When using a data set with a sufficient number of labelled cases, machine learning is able to assist law enforcement in detecting localised criminality, thus answering the question where and when crimes will be committed. However, when answering questions about who will commit a crime, in particular a terror attack, the features of datasets increase and data points are more distinct, leading to machine learning algorithms that are potentially less accurate. Well-known machine learning problems of class imbalance, the curse of dimensionality and spurious correlations lead us to believe there will be inaccuracies due to over- or underfitting. Consequently, the number of false positives and false negatives is expected to be very high when using these algorithms in enforcing national security, and general a priori uncertainty estimates of machine learning algorithms for the full population rather than the training set are currently missing.

Furthermore, the use of metadata instead of data does not necessarily decrease the breaches of an individual’s privacy. Using studies from literature from the past decade, which all focussed on de-anonymisation of datasets on phone records, credit card data, cell phone locations and movie ratings, a careful evaluation of the actual anonymity of the available data is needed. In addition, the definition of metadata varies between systems, which means that metadata in one system is considered data in others. Due to this, it is important to carefully define the types of data intelligence agencies and third-parties are allowed to collect and share.

We urge policymakers charged with evaluating the privacy-security dilemma to keep in mind the limitations of machine learning applied to mass-surveillance in the context of counterterrorism.
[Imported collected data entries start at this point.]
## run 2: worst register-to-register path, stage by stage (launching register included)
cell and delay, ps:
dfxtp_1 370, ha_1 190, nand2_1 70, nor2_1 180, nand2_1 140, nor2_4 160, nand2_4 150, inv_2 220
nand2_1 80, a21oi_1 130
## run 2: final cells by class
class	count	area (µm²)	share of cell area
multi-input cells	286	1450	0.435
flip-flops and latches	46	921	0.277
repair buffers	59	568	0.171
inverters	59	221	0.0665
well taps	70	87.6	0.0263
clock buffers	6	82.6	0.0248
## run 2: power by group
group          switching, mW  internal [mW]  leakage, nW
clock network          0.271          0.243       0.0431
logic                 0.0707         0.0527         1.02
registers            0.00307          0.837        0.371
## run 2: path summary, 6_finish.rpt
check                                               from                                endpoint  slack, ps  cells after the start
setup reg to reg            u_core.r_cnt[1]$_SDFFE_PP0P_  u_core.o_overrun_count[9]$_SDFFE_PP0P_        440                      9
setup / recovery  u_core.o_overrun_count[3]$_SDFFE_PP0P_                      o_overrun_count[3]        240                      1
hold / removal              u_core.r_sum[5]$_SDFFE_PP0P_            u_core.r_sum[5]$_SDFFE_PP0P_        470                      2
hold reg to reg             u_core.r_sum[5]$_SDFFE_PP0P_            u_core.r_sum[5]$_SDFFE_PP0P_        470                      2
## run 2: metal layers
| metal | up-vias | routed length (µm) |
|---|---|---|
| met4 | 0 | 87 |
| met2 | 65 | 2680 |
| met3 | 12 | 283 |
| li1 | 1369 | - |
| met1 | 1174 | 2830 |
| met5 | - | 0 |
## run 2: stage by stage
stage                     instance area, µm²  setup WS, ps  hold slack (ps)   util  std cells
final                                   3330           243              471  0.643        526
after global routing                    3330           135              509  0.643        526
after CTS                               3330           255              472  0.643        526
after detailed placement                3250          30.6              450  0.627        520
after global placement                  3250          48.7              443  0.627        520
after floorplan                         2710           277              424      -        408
<file path="config.mk">
export PLATFORM = sky130hd
export DESIGN_NAME = sample_readout
export DESIGN_NICKNAME = d
export VERILOG_FILES = /design/src/rtl/osc_pkg.sv /design/src/rtl/readout_fifo.sv /design/src/rtl/sample_readout.sv
export SDC_FILE = /design/constraint.sdc
export NUM_CORES = 1
export LEC_CHECK = 0
export ABC_AREA = 0
export BUFFER_PORTS_ARGS = -buffer_cell sky130_fd_sc_hd__buf_4
export CAP_MARGIN = 25
export CORE_MARGIN = 5
export CORE_UTILIZATION = 55
export CTS_CLUSTER_DIAMETER = 30
export DETAILED_ROUTE_END_ITERATION = 7
export PLACE_DENSITY = 0.78
export SYNTH_ARGS = -nofsm -noshare
export SYNTH_HDL_FRONTEND = slang
export SYNTH_SLANG_ARGS = --single-unit
</file>
<file path="constraint.sdc">
create_clock -name clk_50mhz -period 5.5 [get_ports clk_50mhz]
set_input_delay 1.65 -clock clk_50mhz [delete_from_list [all_inputs] [get_ports clk_50mhz]]
set_output_delay 1.65 -clock clk_50mhz [all_outputs]
set_load 0.005 [all_outputs]
</file>
<file path="src/rtl/osc_pkg.sv">
// Shared oscilloscope definitions, used by the sampler and by the readout path.
//   SAMPLE_DEPTH : sample buffer address width (buffer holds 2^SAMPLE_DEPTH bytes)
//   PRE_TRIG     : number of samples streamed before the trigger sample
//   FRAME_HEADER : first byte of every readout frame
//   readout_state_e : readout FSM states
package osc_pkg;

  localparam int         SAMPLE_DEPTH = 8;
  localparam int         PRE_TRIG     = 128;
  localparam logic [7:0] FRAME_HEADER = 8'hA5;

  typedef enum logic [1:0] {
    RD_IDLE   = 2'd0,
    RD_HEADER = 2'd1,
    RD_STREAM = 2'd2,
    RD_FINISH = 2'd3
  } readout_state_e;

endpackage

</file>
<file path="src/rtl/readout_fifo.sv">
// Two-entry, 8-bit fall-through FIFO between the sample RAM and the byte stream.
//   clk_50mhz, reset (async, active-low)
//   wr_en / wr_data : push one byte (read data returning from the RAM)
//   rd_en           : pop the head byte
//   rd_data         : head byte; when empty it shows wr_data so a byte can be
//                     written and consumed in the same cycle
//   count, full, empty : occupancy of the stored entries
module readout_fifo (
  input  logic       clk_50mhz,
  input  logic       reset,
  input  logic       wr_en,
  input  logic [7:0] wr_data,
  input  logic       rd_en,
  output logic [7:0] rd_data,
  output logic [1:0] count,
  output logic       full,
  output logic       empty
);

  logic [7:0] mem [2];
  logic       wr_ptr;
  logic       rd_ptr;
  logic       bypass;
  logic       do_wr;
  logic       do_rd;

  assign empty   = (count == 2'd0);
  assign full    = (count == 2'd2);
  // Empty FIFO with a byte arriving and leaving in the same cycle: nothing is stored.
  assign bypass  = empty && wr_en && rd_en;
  assign do_wr   = wr_en && !bypass && (!full || rd_en);
  assign do_rd   = rd_en && !empty;
  assign rd_data = empty ? wr_data : mem[rd_ptr];

  always_ff @(posedge clk_50mhz or negedge reset) begin
    if (!reset) begin
      mem[0] <= 8'h00;
      mem[1] <= 8'h00;
      wr_ptr <= 1'b0;
      rd_ptr <= 1'b0;
      count  <= 2'd0;
    end else begin
      if (do_wr) begin
        mem[wr_ptr] <= wr_data;
        wr_ptr      <= !wr_ptr;
      end
      if (do_rd) begin
        rd_ptr <= !rd_ptr;
      end
      case ({do_wr, do_rd})
        2'b10:   count <= count + 2'd1;
        2'b01:   count <= count - 2'd1;
        default: count <= count;
      endcase
    end
  end

endmodule

</file>
<file path="src/rtl/sample_readout.sv">
// Streams one captured buffer as a frame: FRAME_HEADER followed by all
// 2^SAMPLE_DEPTH samples, oldest first, starting PRE_TRIG samples before the
// trigger address.
//   clk_50mhz, reset (async, active-low)
//   start, trig_addr        : frame request from the sampler (trig_addr latched on start)
//   mem_addr, mem_re        : sample RAM read port; mem_data valid one cycle after mem_re
//   out_data, out_valid, out_ready, out_last : byte stream to the UART
//   busy, done              : frame in progress / one-cycle completion pulse
//   dbg_state               : current readout FSM state
//
// Stream handshake: a byte transfers on a rising edge where out_valid and
// out_ready are both 1. Once out_valid rises it stays high, with out_data and
// out_last unchanged, until that transfer happens; out_ready may toggle freely.
module sample_readout #(
  parameter int         SAMPLE_DEPTH = osc_pkg::SAMPLE_DEPTH,
  parameter int         PRE_TRIG     = osc_pkg::PRE_TRIG,
  parameter logic [7:0] FRAME_HEADER = osc_pkg::FRAME_HEADER
) (
  input  logic                    clk_50mhz,
  input  logic                    reset,
  input  logic                    start,
  input  logic [SAMPLE_DEPTH-1:0] trig_addr,
  output logic [SAMPLE_DEPTH-1:0] mem_addr,
  output logic                    mem_re,
  input  logic [7:0]              mem_data,
  output logic [7:0]              out_data,
  output logic                    out_valid,
  input  logic                    out_ready,
  output logic                    out_last,
  output logic                    busy,
  output logic                    done,
  output logic [1:0]              dbg_state
);

  localparam logic [SAMPLE_DEPTH-1:0] PRE_OFS  = SAMPLE_DEPTH'(PRE_TRIG);
  localparam logic [SAMPLE_DEPTH-1:0] EMIT_ONE = SAMPLE_DEPTH'(1);
  localparam logic [SAMPLE_DEPTH:0]   RD_ONE   = (SAMPLE_DEPTH + 1)'(1);

  osc_pkg::readout_state_e state;

  logic [SAMPLE_DEPTH-1:0] base;
  logic [SAMPLE_DEPTH:0]   rd_cnt;     // MSB set once every sample has been requested
  logic [SAMPLE_DEPTH-1:0] emit_cnt;   // samples already handed to the consumer
  logic                    inflight;   // a read was issued last cycle; mem_data is live

  logic [7:0] fifo_head;
  logic [1:0] fifo_count;
  logic       fifo_full;
  logic       fifo_empty;
  logic       fifo_rd;
  logic       fifo_has_room;
  logic       stream_valid;
  logic       last_slot;
  logic       rd_phase;
  logic [2:0] occ_net;

  readout_fifo u_fifo (
    .clk_50mhz (clk_50mhz),
    .reset     (reset),
    .wr_en     (inflight),
    .wr_data   (mem_data),
    .rd_en     (fifo_rd),
    .rd_data   (fifo_head),
    .count     (fifo_count),
    .full      (fifo_full),
    .empty     (fifo_empty)
  );

  assign rd_phase     = (state == osc_pkg::RD_HEADER) || (state == osc_pkg::RD_STREAM);
  // The head is usable when something is stored or the RAM is returning a byte now.
  assign stream_valid = (state == osc_pkg::RD_STREAM) && (!fifo_empty || inflight);
  assign last_slot    = (emit_cnt == {SAMPLE_DEPTH{1'b1}});
  assign fifo_rd      = stream_valid && out_ready;

  assign out_valid = (state == osc_pkg::RD_HEADER) || stream_valid;
  assign out_data  = (state == osc_pkg::RD_HEADER) ? FRAME_HEADER :
                     stream_valid                  ? fifo_head    : 8'h00;
  assign out_last  = stream_valid && last_slot;

  // Occupancy after this cycle's pop, counting the byte landing from the RAM now.
  // Keeping it below 2 guarantees the byte requested now always has a slot.
  assign occ_net       = 3'(fifo_count) + 3'(inflight) - 3'(fifo_rd);
  assign fifo_has_room = !fifo_full || fifo_rd;
  assign mem_re        = rd_phase && !rd_cnt[SAMPLE_DEPTH] && (occ_net < 3'd2) && fifo_has_room;
  assign mem_addr      = base + rd_cnt[SAMPLE_DEPTH-1:0];

  assign busy      = (state != osc_pkg::RD_IDLE);
  assign done      = (state == osc_pkg::RD_FINISH);
  assign dbg_state = state;

  always_ff @(posedge clk_50mhz or negedge reset) begin
    if (!reset) begin
      state    <= osc_pkg::RD_IDLE;
      base     <= '0;
      rd_cnt   <= '0;
      emit_cnt <= '0;
      inflight <= 1'b0;
    end else begin
      inflight <= mem_re;
      if (mem_re) begin
        rd_cnt <= rd_cnt + RD_ONE;
      end
      case (state)
        osc_pkg::RD_IDLE: begin
          if (start) begin
            base     <= trig_addr - PRE_OFS;
            rd_cnt   <= '0;
            emit_cnt <= '0;
            state    <= osc_pkg::RD_HEADER;
          end
        end
        osc_pkg::RD_HEADER: begin
          if (out_ready) begin
            state <= osc_pkg::RD_STREAM;
          end
        end
        osc_pkg::RD_STREAM: begin
          if (fifo_rd) begin
            emit_cnt <= emit_cnt + EMIT_ONE;
            if (last_slot) begin
              state <= osc_pkg::RD_FINISH;
            end
          end
        end
        default: begin
          state <= osc_pkg::RD_IDLE;
        end
      endcase
    end
  end

endmodule
</file>
== Word level (Yosys, flattened, before mapping) ==
Index checks and enable logic that the tools add are counted.

* $add $sub $neg: 8
* Magnitude comparators: 4
* Equality and inequality tests: 11
* Mux-type cells: 21
* Bitwise gates (word level): 2
* Reduce and logical (&&, ||, !) cells: 30

{| class="wikitable"
|+ Operators with widths
! kind !! number
|-
| 2-to-1 mux 8 bit || 9
|-
| 2-to-1 mux 9 bit || 3
|-
| bitwise mux 16 bit || 1
|-
| case mux 8 bit (2 select lines) || 1
|-
| logical AND 1 bit || 12
|-
| adder 9 x 1 -> 9 bit, second input constant || 1
|-
| adder 8 x 1 -> 8 bit, second input constant || 1
|-
| adder 8 bit || 1
|-
| demux 8 bit (select 1 bit) || 1
|-
| == test 2 bit, second input constant || 4
|-
| == test 8 bit, second input constant || 1
|-
| 2-to-1 mux 2 bit || 4
|-
| != test 2 bit, second input constant || 4
|-
| subtractor 8 bit, second input constant || 1
|-
| zero test 1 bit || 6
|-
| case mux 2 bit (3 select lines) || 1
|-
| nonzero test 2 bit || 3
|-
| == test 2 x 1 -> 1 bit, second input constant || 2
|-
| greater-or-equal comparator 2 bit, second input constant || 2
|-
| zero test 2 bit || 2
|-
| logical OR 1 bit || 4
|-
| inverter 1 -> 2 bit || 2
|-
| case mux 2 bit (2 select lines) || 1
|-
| AND reduction 4 bit || 1
|-
| other kinds (8) || 8
|}

* Flip-flop bits (word level): 48
* Input port bits: 20
* Output and inout port bits: 23

== Depth between registers and ports, before layout ==
* Depth after elaboration: 12
* Depth in mapped cells: 11
* Gate-level depth less buffers: 10

== Cells and area by module ==
From an unflattened synthesis, not the netlist that was laid out.

* Cells, all modules: 302
* Area, all modules: 2934.1 um^2

{| class="wikitable"
|+ Modules (own cells, without submodules)
! module !! times used !! cells an instance !! area each (um^2)
|-
| sample_readout || 1 || 223 || 1939.4
|-
| readout_fifo || 1 || 79 || 994.7
|}

== Worst setup path before layout ==
Ideal clock, no wire load.

* Kind: input to output
* Start: input out_ready
* End: output mem_re
* Data arrival time: 3.050 ns
* Slack: 0.800 ns
* Stages: 8
* Buffers on the path: 1
* Path through: nand2_1 > xnor2_1 > nand2_1 > fa_1 > or2_1 > o21a_1 > buf_2 > nor2_1

* Word-level cells in the longest chain between the ends: 5
* Elaborated cells on any way between the ends: 6
* Those cells by class: add/sub: 1; order compare: 1; reduce/logical: 4

{| class="wikitable"
|+ RTL lines
! item !! line !! text
|-
| start: declaration || sample_readout.sv:28 || <nowiki>input logic out_ready,</nowiki>
|-
| logical AND 1 bit * || sample_readout.sv:73 || <nowiki>assign fifo_rd = stream_valid && out_ready;</nowiki>
|-
| subtractor 3 x 1 -> 3 bit || sample_readout.sv:82 || <nowiki>assign occ_net = 3'(fifo_count) + 3'(inflight) - 3'(fifo_rd);</nowiki>
|-
| < comparator 3 x 2 -> 1 bit || sample_readout.sv:84 || <nowiki>assign mem_re = rd_phase && !rd_cnt[SAMPLE_DEPTH] && (occ_net < 3'd2) && fifo_has_room;</nowiki>
|-
| logical AND 1 bit || sample_readout.sv:84 ||
|-
| logical AND 1 bit * || sample_readout.sv:84 ||
|-
| end: declaration || sample_readout.sv:24 || <nowiki>output logic mem_re,</nowiki>
|}

Every way passes the cells marked *; elsewhere a longest branch is shown, timed or not.

== Worst setup path after layout ==
Same ends and word-level chain as after synthesis.

==> insert_results.sql <==
INSERT INTO impl_metrics (metric_group, metric, value, unit) VALUES
('routing', 'routed-via-count', '2238', ''),
('global_routing', 'number_of_antenna_violations_at_the_first_check_in_global_routing', '0', ''),
('routing', 'drc', '0', ''),
('sta', 'layout_worst_path_cycle_share', '93.1', '%'),
('logic_synthesis', 'synth_top_family_by_area', 'simple AND/OR/NAND/NOR gates', ''),
('clock_network', 'clkLatencyLatePin', '300', 'ps'),
('logic_synthesis', 'number_of_enable_flip_flop_cells_after_synthesis', '0', ''),
('sta', 'setup_viol_count_final', '0', ''),
('floorplan', 'floorplan.die.width', '81.5', 'um'),
('finish', 'stdcell_count', '396', ''),
('clock_network', 'ctsRootBufferMaster', 'sky130_fd_sc_hd__clkbuf_8', ''),
('logic_synthesis', 'proportion_of_synthesized_chip_area_in_sequential_cells', '42.7', '%'),
('flow_run', 'maxCapViolations', '0', ''),
('logic_synthesis', 'synth-warning-count', '0', ''),
('floorplan', 'num_io_pins', '43', ''),
('hold_path', 'hold-path-cell-count', '2', ''),
('critical_path', 'end_kind', 'output pin', ''),
('floorplan', 'coreArea', '0.00504', 'mm2'),
('global_routing', 'total_routing_usage_gr', '19.1', '%'),
('sta', 'totalNegativeSetupSlack', '0', 'ps'),
('global_routing', 'globalRouteOverflowTotal', '0', ''),
('critical_path', 'r2r_end', 'rd_cnt[7]$_DFF_PN0_', ''),
('routing', 'avgRoutedWirePerCell', '14.7', 'um'),
('logic_synthesis', 'yosys-mux-area-fraction', '10.0', '%'),
('sta', 'maxSlewViolCount', '0', ''),
('logic_synthesis', 'asyncSetResetFlopFracSynth', '100', '%'),
('global_routing', 'first_pass_grt_wire_length', '9760', 'um'),
('status', 'outcome', 'completed', ''),
('clock_network', 'buffers_inserted_during_post_cts_setup_optimization', '0', ''),
('place', 'place.detailed.instances', '389', ''),
('sta', 'fin_worst_skew', '7.78', 'ps'),
('clock_network', 'hold_buffers', '0', ''),
('clock_network', 'cts-buffers-inserted', '5', ''),
('finish', 'fraction_of_layout_instances_using_a_drive_strength_above_1', '21.5', '%'),
('clock_network', 'clock_tree.buffer_depth', '2', ''),
('critical_path', 'r2r_setup_slack', '2260', 'ps'),
('logic_synthesis', 'netlist-cell-type-count', '49', ''),
('sta', 'report.final.hold_viol_count', '0', ''),
('routing', 'antenna_violating_nets_post_route', '0', ''),
('logic_synthesis', 'post_synth_inst_count', '289', ''),
('finish', 'finish.instance_area', '0.00323', 'mm2'),
('power_and_ir_drop', 'ir_worst_vdd', '0.000352', 'V'),
('sta', 'final_critical_path_setup_slack', '377', 'ps'),
('power_and_ir_drop', 'total_power', '1.66', 'mW'),
('critical_path', 'cp-start-kind', 'input port', ''),
('floorplan', 'design.die.area', '0.00665', 'mm2'),
('sta', 'crit_path_time_final', '5120', 'ps'),
('global_routing', 'first_global_vias', '2169', ''),
('logic_synthesis', 'synth_ff_type', 'sky130_fd_sc_hd__dfrtp_1', ''),
('clock_network', 'h-tree-depth', '2', ''),
('finish', 'area_overhead_vs_synth', '14.8', '%'),
('finish', 'final_core_util', '64.1', '%'),
('logic_synthesis', 'post-synth-top-area-cell', 'sky130_fd_sc_hd__dfrtp_1', ''),
('logic_synthesis', 'synth_compound_gate_area_share', '14.6', '%'),
('logic_synthesis', 'synth-adder-area-share', '7.64', '%'),
('clock_network', 'cts_repair_resize_count', '0', ''),
('logic_synthesis', 'syn_nets', '325', ''),
('sta', 'fmax', '195', 'MHz'),
('sta', 'slew_headroom', '60.7', '%'),
('critical_path', 'worst_reg2reg_path_startpoint', 'dbg_state[0]$_DFFE_PN0P_', ''),
('finish', 'final_nets', '362', ''),
('clock_network', 'clock_pin_transition_on_the_worst_setup_and_hold_timing_paths', '80', 'ps'),
('place', 'dpl-instance-area', '0.00315', 'mm2'),
('critical_path', 'cp_max_fo', '14', ''),
('logic_synthesis', 'yosys.area_share.xor_xnor', '4.04', '%'),
('critical_path', 'timing.critical_path.required', '3850', 'ps'),
('logic_synthesis', 'synth-seq-cells', '48', ''),
('global_routing', 'maximum_number_of_pins_on_one_net_before_global_route_repair', '49', ''),
('logic_synthesis', 'synth_simple_gate_area_share', '17.2', '%'),
('logic_synthesis', 'synth_top_cells_by_area', 'sky130_fd_sc_hd__dfrtp_1 43%, sky130_fd_sc_hd__mux2_2 6.8%, sky130_fd_sc_hd__ha_1 6.2%', ''),
('hold_path', 'hold_path_class', 'reg2reg', '');
worst max-delay path by stage:
stage / cells past startpoint / to / from / slack [ps]
global placement: 9 / mem_re / out_ready / 460
global route: 9 / mem_re / out_ready / 200
detailed placement: 9 / mem_re / out_ready / 390
finish: 9 / mem_re / out_ready / 380
CTS: 9 / mem_re / out_ready / 380
floorplan: 8 / mem_re / out_ready / 800
synthesized netlist by cell type, types with 5 or more instances:
| cell | n |
|---|---|
| sky130_fd_sc_hd__o21ai_0 | 11 |
| sky130_fd_sc_hd__o31ai_1 | 7 |
| sky130_fd_sc_hd__a21oi_1 | 17 |
| sky130_fd_sc_hd__a211oi_1 | 5 |
| sky130_fd_sc_hd__or4_1 | 6 |
| sky130_fd_sc_hd__ha_1 | 14 |
| sky130_fd_sc_hd__nor3_1 | 5 |
| sky130_fd_sc_hd__nand3_1 | 11 |
| sky130_fd_sc_hd__mux2_2 | 17 |
| sky130_fd_sc_hd__xnor2_1 | 9 |
| sky130_fd_sc_hd__nand2_1 | 38 |
| sky130_fd_sc_hd__mux2i_1 | 9 |
| sky130_fd_sc_hd__nor2_1 | 20 |
| sky130_fd_sc_hd__inv_1 | 11 |
| sky130_fd_sc_hd__dfrtp_1 | 48 |
worst max-delay path: stages:
cell                      delay [ps]
sky130_fd_sc_hd__buf_4           120
sky130_fd_sc_hd__nand2_1         140
sky130_fd_sc_hd__xnor2_1         130
sky130_fd_sc_hd__nand2_1          80
sky130_fd_sc_hd__fa_1            390
sky130_fd_sc_hd__or2_1           230
sky130_fd_sc_hd__o21a_1          250
sky130_fd_sc_hd__nor2_1          300
sky130_fd_sc_hd__buf_4           170
area by class of cell:
cell class | count | area, um2 | share of cell area (%)
clock buffer | 5 | 68.8 | 2.13
clock inverter | 2 | 12.5 | 0.387
inverter | 11 | 41.3 | 1.28
multi-input combinational | 218 | 1510 | 46.6
sequential | 48 | 1200 | 37.2
tap | 70 | 87.6 | 2.71
timing repair buffer | 42 | 315 | 9.75
routing by layer:
layer | vias to the layer above | part of all wire [%] | track usage, %
li1 | 1106 | - | -
met1 | 1073 | 47 | 26.1
met2 | 50 | 47 | 29.6
met3 | 9 | 4.4 | 4.17
met4 | 0 | 1.3 | 7.09
met5 | - | 0 | 0
sequential cells by signal, summed over array words and instances, names as in the netlist:
register       count
u_fifo.mem        16
inflight           1
u_fifo.rd_ptr      1
u_fifo.wr_ptr      1
rd_cnt             9
emit_cnt           8
u_fifo.count       2
base               8
dbg_state          2
cell usage in the layout, fill, tap and decap left out, drive strengths merged, types with 2 or more instances in the layout:
| cell type | netlist | routed |
|---|---|---|
| a211oi | 5 | 5 |
| nand2 | 38 | 38 |
| o21bai | 4 | 4 |
| xor2 | 4 | 4 |
| mux2 | 17 | 17 |
| nor3 | 5 | 5 |
| o21a | 3 | 3 |
| nand4 | 2 | 2 |
| o31ai | 7 | 7 |
| clkbuf | 5 | 5 |
| xnor2 | 9 | 9 |
| o21ai | 12 | 12 |
| buf | 7 | 42 |
| o221ai | 2 | 2 |
| fa | 2 | 2 |
| or3 | 3 | 3 |
| or2 | 3 | 3 |
| inv | 11 | 11 |
| nor2b | 2 | 2 |
| nand2b | 4 | 4 |
| dfrtp | 48 | 48 |
| nand3b | 3 | 3 |
| o211ai | 2 | 2 |
| nor2 | 20 | 20 |
| or4 | 6 | 6 |
| nand3 | 11 | 11 |
| mux2i | 9 | 9 |
| ha | 14 | 14 |
| a21oi | 17 | 17 |
where the power goes:
part / leakage (nW) / internal [mW] / switching [mW]
combinational: 0.840 / 0.410 / 0.429
clock: 0.0400 / 0.0862 / 0.114
sequential: 0.612 / 0.485 / 0.131
total: 1.49 / 0.981 / 0.674
kinds of logic after synthesis:
logic type | Yosys count
AOI/OAI and AO/OA | 62
adders and majority gates | 16
buffers and inverters | 23
muxes | 26
DFF | 48
xor gates and xnor gates | 13
and+or+nand+nor | 101
No activity file was read; power rests on OpenSTA's default activity.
With the increasing performance and accuracy of machine learning algorithms, we think that these techniques can assist law enforcement in finding patterns in properly fitted data sets, but at the same time they are far more intrusive. Considering the extreme sparsity of terror attacks and their versatility in planning and execution, we think that even with continuous progress in machine learning, training of the mass surveillance algorithms will be a challenge that should be evaluated carefully in the coming years against the consequences of big inaccuracies, and hence their effectiveness. Despite the fact that inaccuracies in current machine learning methods might entail opportunity costs related to human supervision, current technological hype might lead to over-adoption and consequent suboptimal resource allocation.